Every route must have the module-access check before any other logic. Every database query must include the tenant identifier as a filter. Every state-changing action must write to the platform events log before the database mutation it gates. Every request body must be validated with a schema. Every import path must match the project structure. Every override of a schema default must be applied explicitly in code with a comment explaining why.

The audit isn't subtle. It's a checklist. The AI greps its own code for the checks that should be present, confirms them, and reports any misses. If anything fails, the fix goes in a separate commit from the feature, so the audit trail is clean. If critical issues emerge, they're resolved before the frontend is built on top, because debugging the back after the front is in place is a nightmare.

A separate ghost audit grep for patterns that should not exist - old middleware names from previous architectures, environment variable flags that have been replaced with database-driven gates, file references that should have been deleted. The AI invents drift over a long project. The ghost audit catches it when it's cheap to fix.

The psychological angle

There's a human factor that matters as much as the technical protocols. When you're using an AI to build quickly, the temptation is to accept outputs that are 90% right and move on. The missing 10% compounds. After thirty accepted 90%-right outputs, the codebase is 3% right - and you have no idea which 3%.

The discipline is to treat every AI output as a prompt for your own validation, not as a completed deliverable. The AI's job is to draft. Your job is to read, validate, correct, and commit. If you're skimming rather than reading, you're accumulating debt. If you're accepting rather than validating, you're building the same disaster I built the first time. The fact that the AI is fast doesn't mean the project can be fast. It means the human bottleneck moves from writing to validating, and the total time is determined by how fast you can validate without skimming.

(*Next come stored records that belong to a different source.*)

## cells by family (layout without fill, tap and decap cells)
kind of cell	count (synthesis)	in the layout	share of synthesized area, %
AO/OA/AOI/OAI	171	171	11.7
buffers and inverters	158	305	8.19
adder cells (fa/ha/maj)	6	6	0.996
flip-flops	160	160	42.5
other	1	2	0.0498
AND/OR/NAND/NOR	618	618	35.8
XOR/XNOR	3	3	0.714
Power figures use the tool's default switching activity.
<file path="config.mk">
export PLATFORM = sky130hd
export DESIGN_NAME = fp_serial_ctrl
export DESIGN_NICKNAME = d
export VERILOG_FILES = /design/src/rtl/fp_ctrl_pkg.sv /design/src/rtl/fp_piso.sv /design/src/rtl/fp_serial_ctrl.sv
export SDC_FILE = /design/constraint.sdc
export NUM_CORES = 1
export LEC_CHECK = 0
export BUFFER_PORTS_ARGS = -buffer_cell sky130_fd_sc_hd__buf_2
export CAP_MARGIN = 5
export CORE_MARGIN = 2
export CORE_UTILIZATION = 55
export CTS_CLUSTER_DIAMETER = 40
export DETAILED_ROUTE_END_ITERATION = 8
export GPL_TIMING_DRIVEN = 0
export PLACE_DENSITY = 0.79
export SLEW_MARGIN = 20
export SYNTH_ARGS = -nofsm -noshare
export SYNTH_HDL_FRONTEND = slang
export SYNTH_SLANG_ARGS = --single-unit
export TNS_END_PERCENT = 10
</file>
<file path="constraint.sdc">
create_clock -name clk_in -period 2.6 [get_ports clk_in]
set_input_delay 0 -clock clk_in [delete_from_list [all_inputs] [get_ports clk_in]]
set_output_delay 0 -clock clk_in [all_outputs]
set_load 0.05 [all_outputs]
</file>
$ cat src/rtl/shift_pkg.sv
// Shared definitions for the JK-cell universal shift register.
//   shift_mode_e : 3-bit operation select presented on the mode port
//   is_shift()   : true for the modes that advance the shift counter
package shift_pkg;

  typedef enum logic [2:0] {
    M_HOLD   = 3'd0,
    M_SHR    = 3'd1,
    M_SHL    = 3'd2,
    M_LOAD   = 3'd3,
    M_ROTR   = 3'd4,
    M_ROTL   = 3'd5,
    M_CLEAR  = 3'd6,
    M_INVERT = 3'd7
  } shift_mode_e;

  localparam int NUM_MODES = 8;

  // Shifts and rotates are the operations that count toward a frame.
  function automatic logic is_shift(shift_mode_e m);
    return (m == M_SHR) || (m == M_SHL) || (m == M_ROTR) || (m == M_ROTL);
  endfunction

endpackage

What the discipline looks like in practice

A typical build session for a single screen might look like this. Read the screen inventory spec for the screen. Cross-reference the formulas it uses against the formula register. Confirm every field name against the schema. Ask the AI to draft the backend routes. Review the draft for invented fields, hardcoded values, missing middleware. Correct or reject. Ask the AI to run the self-audit. Review the audit results. Fix any flagged issues. Commit the backend. Only then proceed to the frontend.

This is slow. A single screen might take four to six hours. It's also the only way the output is trustworthy. The temptation to batch multiple screens into a single session, or to skip the self-audit "just this once", is where disasters start. The discipline has to be mechanical, because your willpower will break long before the project is done.

The final output of the discipline isn't just a working product. It's a codebase you can actually reason about, change with confidence, and hand to another engineer without apology. That's worth a month of apparent slowness over a year of delivery. Nothing about AI velocity changes the fact that software is a durable artefact, and durable artefacts deserve the time it takes to build them well.